The end of the year is also a crucial time for last minute financial planning, even for Santa. Jolly old St. Nick is not only a Canadian; he is a prominent philanthropist, business owner, senior citizen, and extensive traveler. Like all Canadians he needs to take into account several taxation and financial planning considerations before the end of the year.
Here are a few tips
Charitable donations
Santa is one of the world’s most prominent philanthropists. Fortunately for him, most of his donations will be made by the December 31st deadline so that credit can be made on his 2022 tax return.
Income Splitting
This is an important consideration as Mrs. Claus is not employed (as far as we know). Santa might want to consider income splitting with her to minimize his annual tax liability by using a prescribed rate loan to Mrs. Claus. Depending on the amount of the loan, the amount of tax paid by Santa could be substantially reduced. (Current interest rate is 3% for such loans).
Avoid the OAS Clawback
Once Santa’s 2022 income reaches $81,761 his OAS will start to be clawed back.

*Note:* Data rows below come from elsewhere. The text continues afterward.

**config.mk**
```make
export PLATFORM = sky130hd
export DESIGN_NAME = move_score_collector_flat
export DESIGN_NICKNAME = d
export VERILOG_FILES = /design/src/rtl/move_score_collector_if.sv /design/src/rtl/move_score_collector.sv /design/src/flat_wrapper.sv
export SDC_FILE = /design/constraint.sdc
export NUM_CORES = 2
export LEC_CHECK = 0
export BUFFER_PORTS_ARGS = -buffer_cell sky130_fd_sc_hd__buf_4
export CELL_PAD_IN_SITES_DETAIL_PLACEMENT = 2
export CELL_PAD_IN_SITES_GLOBAL_PLACEMENT = 2
export CORE_MARGIN = 5
export CORE_UTILIZATION = 34
export CTS_CLUSTER_DIAMETER = 150
export CTS_CLUSTER_SIZE = 10
export DETAILED_ROUTE_END_ITERATION = 10
export HOLD_SLACK_MARGIN = 0.12
export PLACE_DENSITY = 0.89
export SYNTH_ARGS = -nofsm -noshare
export SYNTH_HDL_FRONTEND = slang
export SYNTH_SLANG_ARGS = --single-unit
```
**constraint.sdc**
```tcl
create_clock -name clk -period 11.8 [get_ports clk]
set_input_delay 0.59 -clock clk [delete_from_list [all_inputs] [get_ports clk]]
set_output_delay 0.59 -clock clk [all_outputs]
set_load 0.005 [all_outputs]
```
**src/rtl/move_score_collector_if.sv**
```systemverilog
// Evaluator-in / result-out handshake bundle for move_score_collector.
// Optional macro EARLY_LAST_EN adds the in_last sideband on the input stream.
interface move_score_collector_if #(
  parameter int W = 6
) ();
  logic         in_valid;
  logic         in_ready;
  logic [W-1:0] in_score;
  logic [W-1:0] in_pos;
`ifdef EARLY_LAST_EN
  logic         in_last;
`endif
  logic         best_valid;
  logic         best_ready;
  logic [W-1:0] best_score;
  logic [W-1:0] best_pos;

`ifdef EARLY_LAST_EN
  modport master (
    output in_valid, in_score, in_pos, in_last, best_ready,
    input  in_ready, best_valid, best_score, best_pos
  );
  modport slave (
    input  in_valid, in_score, in_pos, in_last, best_ready,
    output in_ready, best_valid, best_score, best_pos
  );
`else
  modport master (
    output in_valid, in_score, in_pos, best_ready,
    input  in_ready, best_valid, best_score, best_pos
  );
  modport slave (
    input  in_valid, in_score, in_pos, best_ready,
    output in_ready, best_valid, best_score, best_pos
  );
`endif
endinterface

```
**src/rtl/move_score_collector.sv**
```systemverilog
// Fills a 64-entry score/position bank for the max-score arbiter tree and returns its winner.
// Optional macro EARLY_LAST_EN: a beat with in_last ends the sweep early.
module move_score_collector #(
  parameter int N_ENTRIES     = 64,
  parameter int W             = 6,
  parameter int SETTLE_CYCLES = 2
) (
  input  logic                   clk,
  input  logic                   rst,
  input  logic                   start,
  move_score_collector_if.slave  bus,
  output logic [N_ENTRIES*W-1:0] scores_flat,
  output logic [N_ENTRIES*W-1:0] pos_flat,
  output logic                   bank_valid,
  input  logic [W-1:0]           arb_score,
  input  logic [W-1:0]           arb_pos,
  output logic                   busy
);
  localparam int CW = $clog2(N_ENTRIES);
  localparam int SW = 4;
  localparam logic [CW-1:0] LAST_IDX    = CW'(N_ENTRIES - 1);
  localparam logic [SW-1:0] SETTLE_LOAD = SW'(SETTLE_CYCLES - 1);

  typedef enum logic [1:0] {
    IDLE    = 2'd0,
    FILL    = 2'd1,
    SETTLE  = 2'd2,
    PRESENT = 2'd3
  } state_e;

  state_e                 state_q, state_d;
  logic [CW-1:0]          cnt_q, cnt_d;
  logic [SW-1:0]          settle_q, settle_d;
  logic [N_ENTRIES*W-1:0] scores_q, scores_d;
  logic [N_ENTRIES*W-1:0] pos_q, pos_d;
  logic                   bank_valid_q, bank_valid_d;
  logic                   best_valid_q, best_valid_d;
  logic [W-1:0]           best_score_q, best_score_d;
  logic [W-1:0]           best_pos_q, best_pos_d;
  logic                   in_ready_q, in_ready_d;
  logic                   busy_q, busy_d;
  logic                   last_beat_s;

  // Position field of every entry preset to its own index.
  function automatic logic [N_ENTRIES*W-1:0] preset_pos();
    logic [N_ENTRIES*W-1:0] v;
    v = '0;
    for (int i = 0; i < N_ENTRIES; i++) begin
      v[W*i +: W] = W'(i);
    end
    return v;
  endfunction

  // Decides whether the current FILL transfer closes the sweep.
  always_comb begin
`ifdef EARLY_LAST_EN
    last_beat_s = (cnt_q == LAST_IDX) || bus.in_last;
`else
    last_beat_s = (cnt_q == LAST_IDX);
`endif
  end

  // Next-state, bank update and result capture.
  always_comb begin
    state_d      = state_q;
    cnt_d        = cnt_q;
    settle_d     = settle_q;
    scores_d     = scores_q;
    pos_d        = pos_q;
    bank_valid_d = bank_valid_q;
    best_valid_d = best_valid_q;
    best_score_d = best_score_q;
    best_pos_d   = best_pos_q;
    case (state_q)
      IDLE: begin
        if (start) begin
          scores_d     = '0;
          pos_d        = preset_pos();
          cnt_d        = '0;
          bank_valid_d = 1'b0;
          state_d      = FILL;
        end else begin
          state_d = IDLE;
        end
      end
      FILL: begin
        // A restart wins over a beat arriving on the same edge.
        if (start) begin
          scores_d     = '0;
          pos_d        = preset_pos();
          cnt_d        = '0;
          bank_valid_d = 1'b0;
          state_d      = FILL;
        end else if (bus.in_valid) begin
          scores_d[W*cnt_q +: W] = bus.in_score;
          pos_d[W*cnt_q +: W]    = bus.in_pos;
          if (last_beat_s) begin
            bank_valid_d = 1'b1;
            settle_d     = SETTLE_LOAD;
            state_d      = SETTLE;
          end else begin
            cnt_d   = cnt_q + CW'(1);
            state_d = FILL;
          end
        end else begin
          state_d = FILL;
        end
      end
      SETTLE: begin
        if (settle_q == SW'(0)) begin
          best_score_d = arb_score;
          best_pos_d   = arb_pos;
          best_valid_d = 1'b1;
          state_d      = PRESENT;
        end else begin
          settle_d = settle_q - SW'(1);
          state_d  = SETTLE;
        end
      end
      PRESENT: begin
        if (bus.best_ready) begin
          best_valid_d = 1'b0;
          bank_valid_d = 1'b0;
          state_d      = IDLE;
        end else begin
          state_d = PRESENT;
        end
      end
      default: begin
        state_d = IDLE;
      end
    endcase
    in_ready_d = (state_d == FILL);
    busy_d     = (state_d != IDLE);
  end

  // State and output registers with synchronous reset.
  always_ff @(posedge clk) begin
    if (rst) begin
      state_q      <= IDLE;
      cnt_q        <= '0;
      settle_q     <= '0;
      scores_q     <= '0;
      pos_q        <= preset_pos();
      bank_valid_q <= 1'b0;
      best_valid_q <= 1'b0;
      best_score_q <= '0;
      best_pos_q   <= '0;
      in_ready_q   <= 1'b0;
      busy_q       <= 1'b0;
    end else begin
      state_q      <= state_d;
      cnt_q        <= cnt_d;
      settle_q     <= settle_d;
      scores_q     <= scores_d;
      pos_q        <= pos_d;
      bank_valid_q <= bank_valid_d;
      best_valid_q <= best_valid_d;
      best_score_q <= best_score_d;
      best_pos_q   <= best_pos_d;
      in_ready_q   <= in_ready_d;
      busy_q       <= busy_d;
    end
  end

  assign scores_flat    = scores_q;
  assign pos_flat       = pos_q;
  assign bank_valid     = bank_valid_q;
  assign busy           = busy_q;
  assign bus.in_ready   = in_ready_q;
  assign bus.best_valid = best_valid_q;
  assign bus.best_score = best_score_q;
  assign bus.best_pos   = best_pos_q;
endmodule

```
**src/flat_wrapper.sv**
```systemverilog
// flat-port wrapper written by rule: the top's interface ports become plain ports
module move_score_collector_flat 
#(
  parameter int N_ENTRIES     = 64,
  parameter int W             = 6,
  parameter int SETTLE_CYCLES = 2
)
  (clk, rst, start, scores_flat, pos_flat, bank_valid, arb_score, arb_pos, busy, bus_in_valid, bus_in_score, bus_in_pos, bus_best_ready, bus_in_ready, bus_best_valid, bus_best_score, bus_best_pos);
  move_score_collector_if #(.W(W)) bus_i ();
  input  logic clk;
  input  logic rst;
  input  logic start;
  output logic [N_ENTRIES*W-1:0] scores_flat;
  output logic [N_ENTRIES*W-1:0] pos_flat;
  output logic bank_valid;
  input  logic [W-1:0] arb_score;
  input  logic [W-1:0] arb_pos;
  output logic busy;
  input wire logic [$bits(bus_i.in_valid)-1:0] bus_in_valid;
  input wire logic [$bits(bus_i.in_score)-1:0] bus_in_score;
  input wire logic [$bits(bus_i.in_pos)-1:0] bus_in_pos;
  input wire logic [$bits(bus_i.best_ready)-1:0] bus_best_ready;
  output wire logic [$bits(bus_i.in_ready)-1:0] bus_in_ready;
  output wire logic [$bits(bus_i.best_valid)-1:0] bus_best_valid;
  output wire logic [$bits(bus_i.best_score)-1:0] bus_best_score;
  output wire logic [$bits(bus_i.best_pos)-1:0] bus_best_pos;
  assign bus_i.in_valid = bus_in_valid;
  assign bus_i.in_score = bus_in_score;
  assign bus_i.in_pos = bus_in_pos;
  assign bus_i.best_ready = bus_best_ready;
  assign bus_in_ready = bus_i.in_ready;
  assign bus_best_valid = bus_i.best_valid;
  assign bus_best_score = bus_i.best_score;
  assign bus_best_pos = bus_i.best_pos;
  move_score_collector #(.N_ENTRIES(N_ENTRIES), .W(W), .SETTLE_CYCLES(SETTLE_CYCLES)) u_core (.clk(clk), .rst(rst), .start(start), .bus(bus_i), .scores_flat(scores_flat), .pos_flat(pos_flat), .bank_valid(bank_valid), .arb_score(arb_score), .arb_pos(arb_pos), .busy(busy));
endmodule
```
; Yosys cells after proc, flatten, opt, wreduce, memory -nomap -nowiden
; Cells that the tools add are included.
[op_classes]
n_addsub = 3
n_mul = 1
n_eq_ne = 15
shift = 3
mux = 35
reduce_logical = 13
[ops]
columns = operator, count
row1 = two-way mux 384 bit, 6
row2 = case mux 384 bit (2 select lines), 2
row3 = bitwise mux 384 bit, 2
row4 = indexed part select 6 x 34 -> 384 bit, 2
row5 = "variable shift 6 x 34 -> 384 bit, first input constant", 1
row6 = negator 9 -> 34 bit, 1
row7 = two-way mux 6 bit, 4
row8 = two-way mux 4 bit, 4
row9 = case mux 6 bit (2 select lines), 1
row10 = "!= test 2 bit, second input constant", 5
row11 = AND reduction 5 bit, 2
row12 = "multiplier 2 x 6 -> 8 bit, first input constant", 1
row13 = two-way mux 1 bit, 8
row14 = two-way mux 2 bit, 4
row15 = case mux 2 bit (4 select lines), 1
row16 = case mux 4 bit (2 select lines), 1
row17 = nonzero test 2 bit, 4
row18 = "adder 6 x 1 -> 6 bit, second input constant", 1
row19 = "== test 6 bit, second input constant", 1
row20 = "!= test 3 bit, second input constant", 2
row21 = AND reduction 3 bit, 2
row22 = "== test 2 x 1 -> 1 bit, second input constant", 2
row23 = "== test 2 bit, second input constant", 2
row24 = zero test 4 bit, 1
row25 = 9 further kinds, 10
[totals]
reg_bits = 796
inputBits = 29
wordCells = 81

; Depth between registers and ports, before layout
[depth]
ltp_word = 7
depth_mapped = 19
depth_no_buf = 16

; Worst setup path before layout
; OpenSTA, ideal clock, no wires.
[synth_path]
path_kind = flip-flop to flip-flop
start = register u_core.cnt_q[0]
end = register u_core.pos_q[196], in the netlist u_core.pos_flat[196]
arrival_ns = 4.402
setup_slack_ns = 7.277
stages_incl_launch_ff = 19
n_path_buf = 3
synth_period_minus_slack_ns = 4.523
cell_sequence = dfxtp_1 ha_1 inv_1 fa_1 nand2b_2 a21oi_4 xnor2_2 buf_2 nor3_1 ha_1 clkbuf_1 nor3_1 nand2_1 nor3_1 a21boi_0 or2_2 clkbuf_1 a21oi_1 a2bb2o_1
[synth_between]
elab_chain_cells = 7
word_cells_on_any_way = 8
cone_classes = add/sub: 1 / mul: 1 / shift: 2 / mux: 4
[synth_rtl]
columns = item, line
row1 = from (decl), move_score_collector.sv:32  ; logic [CW-1:0] cnt_q, cnt_d;
row2 = from (signal assigned), move_score_collector.sv:153  ; cnt_q <= cnt_d;
row3 = multiplier 2 x 6 -> 8 bit (*), move_score_collector.sv:96  ; pos_d[W*cnt_q +: W] = bus.in_pos;
row4 = negator 9 -> 34 bit (*), move_score_collector.sv:96
row5 = indexed part select 6 x 34 -> 384 bit / variable shift 6 x 34 -> 384 bit (equally long branches), move_score_collector.sv:96
row6 = bitwise mux 384 bit (*), move_score_collector.sv:96
row7 = two-way mux 384 bit (*), move_score_collector.sv:94  ; end else if (bus.in_valid) begin
row8 = two-way mux 384 bit (*), move_score_collector.sv:88  ; if (start) begin
row9 = case mux 384 bit (2 select lines) (*), move_score_collector.sv:74  ; case (state_q)
row10 = to (signal assigned), move_score_collector.sv:144  ; pos_q <= preset_pos();
row11 = to (signal assigned), move_score_collector.sv:156  ; pos_q <= pos_d;
row12 = to (decl), move_score_collector.sv:35  ; logic [N_ENTRIES*W-1:0] pos_q, pos_d;
; Mark *: on every way between the ends. The rest lies on a longest branch, timed or not. The select of a mux whose other input is x is not followed.
; A chain may end at the register's enable or synchronous reset.

; Worst setup path in the final report
[layout_path]
start = register u_core.cnt_q[1]
end = register u_core.scores_q[100], in the netlist u_core.scores_flat[100]
[layout_between]
elab_chain_cells = 7
word_cells_on_any_way = 8
cone_classes = add/sub: 1 / mul: 1 / shift: 2 / mux: 4
[layout_rtl]
columns = item, line
row1 = multiplier 2 x 6 -> 8 bit (*), move_score_collector.sv:95  ; scores_d[W*cnt_q +: W] = bus.in_score;
row2 = negator 9 -> 34 bit (*), move_score_collector.sv:95
row3 = indexed part select 6 x 34 -> 384 bit / variable shift 6 x 34 -> 384 bit (equally long branches), move_score_collector.sv:95
row4 = bitwise mux 384 bit (*), move_score_collector.sv:95
row5 = two-way mux 384 bit (*), move_score_collector.sv:94
row6 = two-way mux 384 bit (*), move_score_collector.sv:88
row7 = case mux 384 bit (2 select lines) (*), move_score_collector.sv:74
row8 = to (signal assigned), move_score_collector.sv:155  ; scores_q <= scores_d;
row9 = to (decl), move_score_collector.sv:34  ; logic [N_ENTRIES*W-1:0] scores_q, scores_d;
; Marks and branches as above.

==> impl_summary.md <==
Run status
The flow ran to the end, and the final reports show no timing, DRC or antenna violations.

Placement
The congestion estimate from routability-driven global placement came to 0.9921. In this run, placement finished with an instance count of 6161. Summing all placed instances gives a cell area of 42710 sq um.

The number of buffers added on ports is 812. Once detailed placement completed, the half-perimeter wirelength came to 186.4 mm.

GRT
For met3 alone, demand over resource in global routing was 17.38%. In the global route stage, overall resource usage came out at 45.47%. The pin count of the biggest net entering global routing is 170. The via count of the first global-routing pass was 44790. In the global route stage, met1 resource usage came out at 52.00%. The busiest layer in global routing is met2.

The initial antenna violation count was 20. The met2 global-route usage is 69.02%. The total overflow reported by the global router is 0. The global-route wire length before repair is 355.9 mm.

Finish
The multi-input combinational cells in the finished layout cover a total of 17730 sq um. The fill cell total of the finished layout is 11140. From synthesis to final layout, the design area changed by 29.45%. The cell area after layout is 45130 sq um. In the layout the commonest cells are 949 x sky130_fd_sc_hd__buf_4, 796 x sky130_fd_sc_hd__dfxtp_1, 444 x sky130_fd_sc_hd__a21oi_1, 423 x sky130_fd_sc_hd__nand2_1, 419 x sky130_fd_sc_hd__nand3_1. The area used by sequential logic in the layout is 15940 sq um. The post-route netlist has 24.97% of its cells at a drive strength greater than 1.

The leading cell type in the layout, fill and taps excluded is sky130_fd_sc_hd__buf_4. At the end of the flow, the number of nets in the layout was 4924. Cells fill 44.35% of the core in the end. After the flow finishes, the layout carries non-filler instances totaling 6265.

STA
The final clock period utilization by the worst path is 54.82%. The smallest clock period supported by the final layout is computed as 6.468 ns. The highest attainable clock frequency is 154.6 MHz. The number of endpoints with negative hold slack in the final report was 0. Setup violations remaining at the end of the flow were counted as 0. Summed over all failing endpoints, the final setup total negative slack is 0 ns. Setup repair after global routing left no endpoint under its margin. The number of max-slew violations in the final report is 0. The post-route clock skew is 0.01657 ns. The worst pin sits at a relative slew slack of 7.369%. At the pin with the least slew margin, the transition time is 1.378 ns. The final-layout worst hold slack is 0.1533 ns.

Floorplanning
The area of the die is 109000 sq um. The placement row count is 117. The core area is 101700 sq um. The effective utilization at floorplan is 34.26%.

The die outline height is 330.2 um. For this design the top-level I/O count stands at 813. The die extent in x is 330.2 um.

Yosys
The total nets after synthesis is 4208. Of the synthesized area, sequential elements account for 45.71%. The cell area that synthesis handed to floorplanning was 34860 sq um.

The post-synthesis simple-gate area fraction is 24.27%. Each instance of the synthesized netlist takes up on average 8.364 sq um. During synthesis, Yosys emitted a total of 0 warnings. The register bit count reported by yosys is 796.

The count of different cell masters after synthesis is 109. The proportion of synthesized flip-flops having asynchronous set or reset is 0%. The share of synthesized area spent on multiplexers is 1.952%.

Summing the areas of all compound-gate instances in the mapped netlist gives 22.62% of the synthesized area. The most instantiated flip-flop cell in the synthesis netlist is sky130_fd_sc_hd__dfxtp_1. The post-synthesis cell count is 4168. By area, the combinational part of the netlist is dominated by simple AND/OR/NAND/NOR gates. The parity-gate share of the synthesized area counting xor and xnor cells is 0.7035%.

The number of enable flip-flop cells after synthesis is 0. Of the total synthesized cell area, the portion taken by full adders, half adders and majority gates is 0.4163%.

Pwr
The proportion of power drawn by the clock network is 44.1%. The total leakage power is 0.01678 uW. The internal power of the cells totals 4219 uW.

Summed over all nets, the switching power comes to 1658 uW. The power per cell area is 130.2 nW/um^2. The sequential cell fraction of total power is 46.5%. The worst voltage drop across the vdd grid is 0.08747 mV. Combinational logic burns 9.4% of the power. The proportion of total power due to net switching is 28.21%.

Clock network
The maximum level of the CTS H-tree is 3. In this run the clock root is driven by a sky130_fd_sc_hd__clkbuf_16. The number of clock sinks is 796. TritonCTS built the clock tree. The insertion delay of the later-clocked pin in the worst-skew pair is 0.69 ns. Post-CTS timing repair inserted 0 buffers for setup. The post-cts gate resize count is 0.

Hold repair after CTS inserted 0 buffers. The maximum root-to-sink buffer count is 3. Buffers inserted during clock tree synthesis total 89. Clock-pin slew was measured on the worst setup and hold paths at 0.06 ns.

Setup path
The setup check on the worst reg-to-reg path leaves a slack of 5.33 ns. The startpoint of the most critical register-to-register path is u_core.cnt_q[1]. Measured in cells, the most critical reg-to-reg path has a length of 14.

The worst register-to-register path ends at u_core.scores_flat[100]. In this run the worst path has a maximum fanout of 45. The critical path is of the reg -> reg type. For the worst setup path, the data arrival time is 7.08 ns.

At the worst endpoint, the required time is 12.41 ns. The endpoint kind of the worst setup timing path is a flip-flop. The worst setup path is launched from a flip-flop. Tracing the worst setup path back leads to its startpoint at u_core.cnt_q[1]. The termination of the worst setup path is u_core.scores_flat[100].

Job
The number of maximum-capacitance violations is 0.

Detailed routing
The first-iteration detailed-routing DRC count is 5266. The detail-routed via count per cell is 6.935. After detailed routing, the average wire length per cell comes to 41.79 um. The detailed-router iteration count before antenna repair is 5. Once detail routing completed, the nets flagged for antenna violations numbered 0. The detailed router placed 43450 vias in this run. The total length of routed wires is 261.8 mm.

The total DRC errors in the routed layout is 0.

Worst hold path
The kind of path behind the tightest hold check is in -> reg.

Santa does extensive travelling
Because of this, he will need out-of-country travel insurance and may also consider out-of-country medical insurance for his Christmas Eve flight, just in case.
If Santa has made investments
The last trading day to ensure losses can be used to offset gains from this year is December 28th for Canadian transactions.
Is Santa getting ready to RIFF?
If Santa turns 71 in 2023, he will need to start drawing down his RRSP. The minimum withdrawal amount will be 5.28% of the value of his account on January 1st.
Santa is an (incorporated) business owner
With an eternity of active years ahead of him. As such, he should consider opening an Individual Pension Plan (IPP). An IPP is structured to provide tax relief for the corporation and enhanced retirement savings (beyond the RRSP).
Santa will want to take some time off and relax after December 25th
As a Snowbird heading south for the winter, he must remember if he stays in the U.S. for more than 183 days in two consecutive years, he may be liable to pay U.S. income tax.
So much to do, so little time.
Let’s hope Santa has hired a Certified Financial Planner to help guide him through the nuances of Canada Revenue Agency’s Income tax act.
Wishing you all a Wonderful Holiday Season; filled with family and friends.